▶ [WHAT YOU NEED TO DO]
Among the records, which lines hold the word "Yosys"? Pick them out.

Start of Block

===== config.mk =====
export PLATFORM = sky130hd
export DESIGN_NAME = wvg_isqrt
export DESIGN_NICKNAME = d
export VERILOG_FILES = /design/src/rtl/wvg_isqrt.sv
export SDC_FILE = /design/constraint.sdc
export NUM_CORES = 2
export LEC_CHECK = 0
export BUFFER_PORTS_ARGS = -buffer_cell sky130_fd_sc_hd__clkbuf_2
export CORE_MARGIN = 4
export CORE_UTILIZATION = 25
export DETAILED_ROUTE_END_ITERATION = 12
export PLACE_DENSITY_LB_ADDON = 0.25
export SYNTH_ARGS = -nofsm -noshare
export SYNTH_HDL_FRONTEND = slang
export SYNTH_SLANG_ARGS = --single-unit
export TNS_END_PERCENT = 30

===== constraint.sdc =====
create_clock -name clk -period 5 [get_ports clk]
set_input_delay 1.5 -clock clk [delete_from_list [all_inputs] [get_ports clk]]
set_output_delay 1.5 -clock clk [all_outputs]
set_load 0.03 [all_outputs]

===== src/rtl/wvg_isqrt.sv =====
module wvg_isqrt #(
	parameter int SQ_W   = 52,
	parameter int ROOT_W = 26
) (
	input  logic              clk,
	input  logic              en,
	input  logic [SQ_W-1:0]   sq,
	output logic [ROOT_W-1:0] root
);

	logic [SQ_W-1:0] rem_s  [ROOT_W];
	logic [SQ_W-1:0] root_s [ROOT_W];

	for (genvar k = 0; k < ROOT_W; k++) begin : g_stage
		localparam int SH = 2 * (ROOT_W - 1 - k);
		logic [SQ_W-1:0] rem_prev;
		logic [SQ_W-1:0] root_prev;
		logic [SQ_W:0]   trial;
		logic [SQ_W-1:0] bit_val;

		if (k == 0) begin : g_first
			assign rem_prev  = sq;
			assign root_prev = '0;
		end else begin : g_next
			assign rem_prev  = rem_s[k-1];
			assign root_prev = root_s[k-1];
		end

		assign bit_val = SQ_W'(1) << SH;
		assign trial   = (SQ_W+1)'(root_prev) + (SQ_W+1)'(bit_val);

		always_ff @(posedge clk) begin
			if (en) begin
				if ((SQ_W+1)'(rem_prev) >= trial) begin
					rem_s[k]  <= SQ_W'((SQ_W+1)'(rem_prev) - trial);
					root_s[k] <= (root_prev >> 1) + bit_val;
				end else begin
					rem_s[k]  <= rem_prev;
					root_s[k] <= root_prev >> 1;
				end
			end
		end
	end

	assign root = ROOT_W'(root_s[ROOT_W-1]);

endmodule


## Word level (Yosys, flattened, before mapping)

Memories as Yosys holds them, arrays and structs flattened.
Index checks and enable logic that the tools add are counted.

| storage, ports and cells | value |
|---|---|
| memory bits (writable) | 2704 |
| memories kept | 2 |
| logic and storage cells | 364 |
| output and inout bits | 26 |
| bits of input ports | 54 |
| register bits after elaboration | 0 |

Memory list:

| memory | depth | bits a word | rd ports | clocked after Yosys merged registers in | write ports | line | RTL |
|---|---|---|---|---|---|---|---|
| rem_s | 26 | 52 | 25 | 0 | 26 | 11 | `logic [SQ_W-1:0] rem_s [ROOT_W];` |
| root_s | 26 | 52 | 26 | 0 | 26 | 12 | `logic [SQ_W-1:0] root_s [ROOT_W];` |

| cells by class | value |
|---|---|
| multiplexer cells | 208 |
| add/sub/neg operators | 76 |
| bitwise operators | 52 |
| magnitude comparators | 26 |

Operators by type and width:

| kind | number |
|---|---|
| $mux W52 | 52 |
| $ge A52 B53 Y1 | 25 |
| $sub A52 B52 Y52 | 25 |
| $mux W1 | 156 |
| $add A52 B1 Y53 const B | 1 |
| $add A52 B11 Y53 const B | 1 |
| $add A52 B13 Y53 const B | 1 |
| $add A52 B15 Y53 const B | 1 |
| $add A52 B17 Y53 const B | 1 |
| $add A52 B19 Y53 const B | 1 |
| $add A52 B21 Y53 const B | 1 |
| $add A52 B23 Y53 const B | 1 |
| $add A52 B25 Y53 const B | 1 |
| $add A52 B27 Y53 const B | 1 |
| $add A52 B29 Y53 const B | 1 |
| $add A52 B3 Y53 const B | 1 |
| $add A52 B31 Y53 const B | 1 |
| $add A52 B33 Y53 const B | 1 |
| $add A52 B35 Y53 const B | 1 |
| $add A52 B37 Y53 const B | 1 |
| $add A52 B39 Y53 const B | 1 |
| $add A52 B41 Y53 const B | 1 |
| $add A52 B43 Y53 const B | 1 |
| $add A52 B45 Y53 const B | 1 |
| other kinds (33) | 84 |

## Longest topological paths before layout

An unclocked memory read counts as a cell.

| depth | value |
|---|---|
| word-level depth | 7 |
| depth in mapped cells | 14 |
| gate-level depth less buffers | 11 |

## Worst setup path before layout

Ideal clock, no wire load.

| timing path | value |
|---|---|
| path kind | input-to-reg |
| start point | in en |
| end point | mem rem_s[24][0] (netlist: rem_s[1][416]), enable pin |
| stages | 4 |
| buffers on the path | 4 |
| required time | 4.538 ns |
| setup time | 0.462 ns |
| path slack | 0.119 ns |
| arrival time | 4.418 ns |
| cell sequence | clkbuf_1 > clkbuf_1 > clkbuf_1 > clkbuf_1 |

RTL lines:

| element | line | RTL |
|---|---|---|
| start, declared | 6 | `input logic en,` |
| end, declared | 11 |  |

==> summary.md <==
| Metric | Value |
|---|---|
| Status | finished, final reports clean |
| H-tree depth | 4 |
| Cts repair resizes | 0 |
| IO Port Bufs | 79 |
| Final setup viols | 0 |
| Worst Hold Launch | rem_s[0][323] |
| Hold path endpoint | rem_s[0][375] |
| Hold Slack | 401 ps |
| Die height | approximately 570 µm |
| Count of cell types in the netlist | 91 |
| CTS max path bufs | 4 |
| TritonCTS clock tree | built |
| Yosys reg bits | between 1500 and 2000 |
| Ys flop type | edfxtp_1 |
| Synth warn | 0 |
| Clk slew on worst S/H paths | roughly 60 ps |
| Via count | 48400 |
| Pwr Total | 38.8 mW |
| Mean post-synth cell area | 12.6 µm² |
| Fin. max-slew vios | 0 |
| Num rows | 206 |
| Synth top area share | 62.7% |
| Slew HR | 22.2% |
| TritonCTS buffer count | 183 |
| Gr ovfl total | 0 |
| Critical path arrival | 4920 ps |
| Post-synth net total | 6713 |
| # hold bufs at CTS | 0 |
| Largest net degree at the start of global routing | 137 |
| Initial core utilization | 25.1% |
| Syn Std Cell Area | 0.0791 mm² |
| F_max | 228 MHz |
| Post-synthesis sequential area ratio | a little over three fifths |
| DR iter-0 viols | 2524 |
| Worst reg-to-reg path cell count | 11 |
| Routability cong. | 0.899 |
| Fin crit share | between 80 and 90% |
| Leakage | 33.0 nW |
| Worst-margin pin slew | 1140 ps |
| Synth top area cells | edfxtp_1 63%, ha_1 5.9%, xnor2_1 3.4% |
| Setup slack after layout | around 600 ps |
| Ports | 80 |
| Hold Path Depth | 0 |
| Clock Skew | 90.6 ps |
| Die area | approximately 0.33 mm² |
| Async S/R FF share, synth | 0% |
| Place WS | 724 ps |
| Final nets | 6924 |
| PD cells | 428 mW/mm² |
| Req. time, crit path | 5540 ps |
| First-pass GRT wire length | 289000 µm |
| Share of cells above drive strength 1 | ~8% |
| Total core area | 0.315 mm² |
| # Max-Cap Violations | 0 |
| CP Max Fanout | 7 |
| Crit Reg-Reg Endpoint | rem_s[1][198] |
| Hold Path Class | register to register |
| RSZ-0062 raised after global routing | no |
| Drt pass-1 iters | 6 |
| Tot GR Track Use | 11.2% |
| Wire length per cell | 17.3 µm |
| HPWL after DPL | between 100000 and 150000 µm |
| Min Tclk post-route | 4390 ps |
| Fin util | 28.8% |
| Critical Path Start Type | register |
| Vias in the first global route | 50200 |
| Post-synth EDFFs | ~1700 |
| Post-route DRC | 0 |
| Area leader, netlist | edfxtp_1 |
| IR drop worst, VDD | roughly 0.27 mV |
| Post-CTS setup buffers | 0 |
| Final ANT Viol Nets | 0 |
| Final TNS setup | 0 ps |
| Reg2Reg Setup Slack | 610 ps |
| Worst-Skew Late Latency | about 910 ps |
| R2r startpoint | root_s[1][119] |
| Initial antenna violation count | 2 |
| Die width | 570 µm |
| Fill count | approximately 32000 |
| Clk root buf | clkbuf_16 |
| Final wirelength | approximately 190000 µm |
| Critical path class | register to register |
| Final Hold Viols | 0 |
| Synth-to-layout area growth | 14.6% |
| Sink Count | 1651 |
| Post-Synthesis Cells | about 6300 |
| CP Capture Type | register |
| Drt via density | 4.49 |
-- logic make-up (layout without fill, tap and decap cells) --
kind of cell               after synthesis  in the layout  synth area share [%]
adders and majority gates              374            374                  5.92
xor gates and xnor gates               578            578                  6.41
other                                    0              1                     0
and+or+nand+nor                       1871           1871                  12.3
buffers and inverters                  589            929                  2.83
AOI/OAI and AO/OA                     1170           1170                  9.12
muxes                                   52             52                 0.722
DFF                                   1651           1651                  62.7
-- cell type report --
| cell class | count | area, µm² | share of cell area [%] |
|---|---|---|---|
| Timing Repair Buffer | 154 | 1090 | 1.20 |
| Multi-Input combinational cell | 4045 | 27300 | 30.1 |
| Clock inverter | 103 | 948 | 1.05 |
| Sequential cell | 1651 | 49600 | 54.7 |
| Antenna cell | 1 | 2.50 | 0.00276 |
| Clock buffer | 211 | 4770 | 5.26 |
| Inverter | 461 | 1730 | 1.91 |
| Tap cell | 4160 | 5200 | 5.74 |
-- critical path, cell delays in order (launching register included) --
cell and delay [ps]:
edfxtp_1 410, inv_1 60, ha_1 190, or3_1 370, o221ai_1 320, o22ai_1 200, o21ai_0 540, a31oi_1 390
nor4_1 930, a311o_1 440, nor4_1 100, xor2_1 160
-- metrics by stage --
stage                     instance area, µm²  instances
after global placement                 84900      10500
final                                  90600      10800
after global routing                   90600      10800
after detailed placement               84900      10500
after floorplan                        79100       6285
after CTS                              90600      10800
-- power by group --
part	internal (mW)	switching [mW]
logic	2.90	4.15
registers	17.4	1.29
clock network	7.66	5.41
-- state kept, by name (all words and copies together) (netlist names) --
name	cells
root_s	351
rem_s	1300
-- per-layer routing --
layer	global-route usage, %	part of all wire, %
met1	11.8	38
met5	0	0
met3	1.61	3.2
met2	21.7	54
met4	5.40	4.9
-- synth_stat cells (29+ instances only) --
master,instances
mux2_2,38
ha_1,374
a21o_1,134
nor4_1,203
and3_1,30
nand2_1,496
edfxtp_1,1651
nand3_1,104
a21oi_1,327
nand4_1,88
nor3_1,183
or3_1,56
xnor2_1,304
nand2b_1,84
a211oi_1,30
nor4b_1,40
o31ai_1,29
nor2b_1,51
o21ai_0,362
or4_1,32
o21a_1,67
nor2_1,343
xor2_1,273
inv_1,460
clkbuf_1,104
-- worst max-delay path by stage --
stage	slack (ps)	startpoint	end	cells past startpoint
floorplan	120	en	rem_s[1][416]	4
global placement	750	rem_s[1][118]	rem_s[1][198]	10
detailed placement	720	root_s[1][119]	rem_s[1][198]	11
CTS	700	rem_s[1][118]	rem_s[1][198]	10
global route	500	root_s[1][119]	rem_s[1][200]	11
finish	610	root_s[1][119]	rem_s[1][198]	11
-- placed cells by master (no fill, tap or decap), types with 24 or more instances in the layout --
master     instances
edfxtp_1        1651
nand2_1          496
inv_1            460
ha_1             374
o21ai_0          362
nor2_1           343
a21oi_1          327
xnor2_1          304
xor2_1           273
nor4_1           200
clkbuf_16        187
nor3_1           181
a21o_1           134
nand3_1          104
nand4_1           88
nand2b_1          84
clkbuf_2          78
o21a_1            67
buf_4             66
or3_1             56
nor2b_1           50
nor4b_1           38
mux2_2            38
clkinv_1          38
clkinv_2          36
or4_1             32
and3_1            30
a211oi_1          30
o31ai_1           29
o211ai_1          27
or2_2             27
a31oi_1           27
and2_1            27
o21bai_1          26
clkbuf_1          24
(Power assumes the default switching activity.)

End of Block

▶ [TASK RESPONSE]
## Word level (Yosys, flattened, before mapping)
Memories as Yosys holds them, arrays and structs flattened.
| memory | depth | bits a word | rd ports | clocked after Yosys merged registers in | write ports | line | RTL |
| Yosys reg bits | between 1500 and 2000 |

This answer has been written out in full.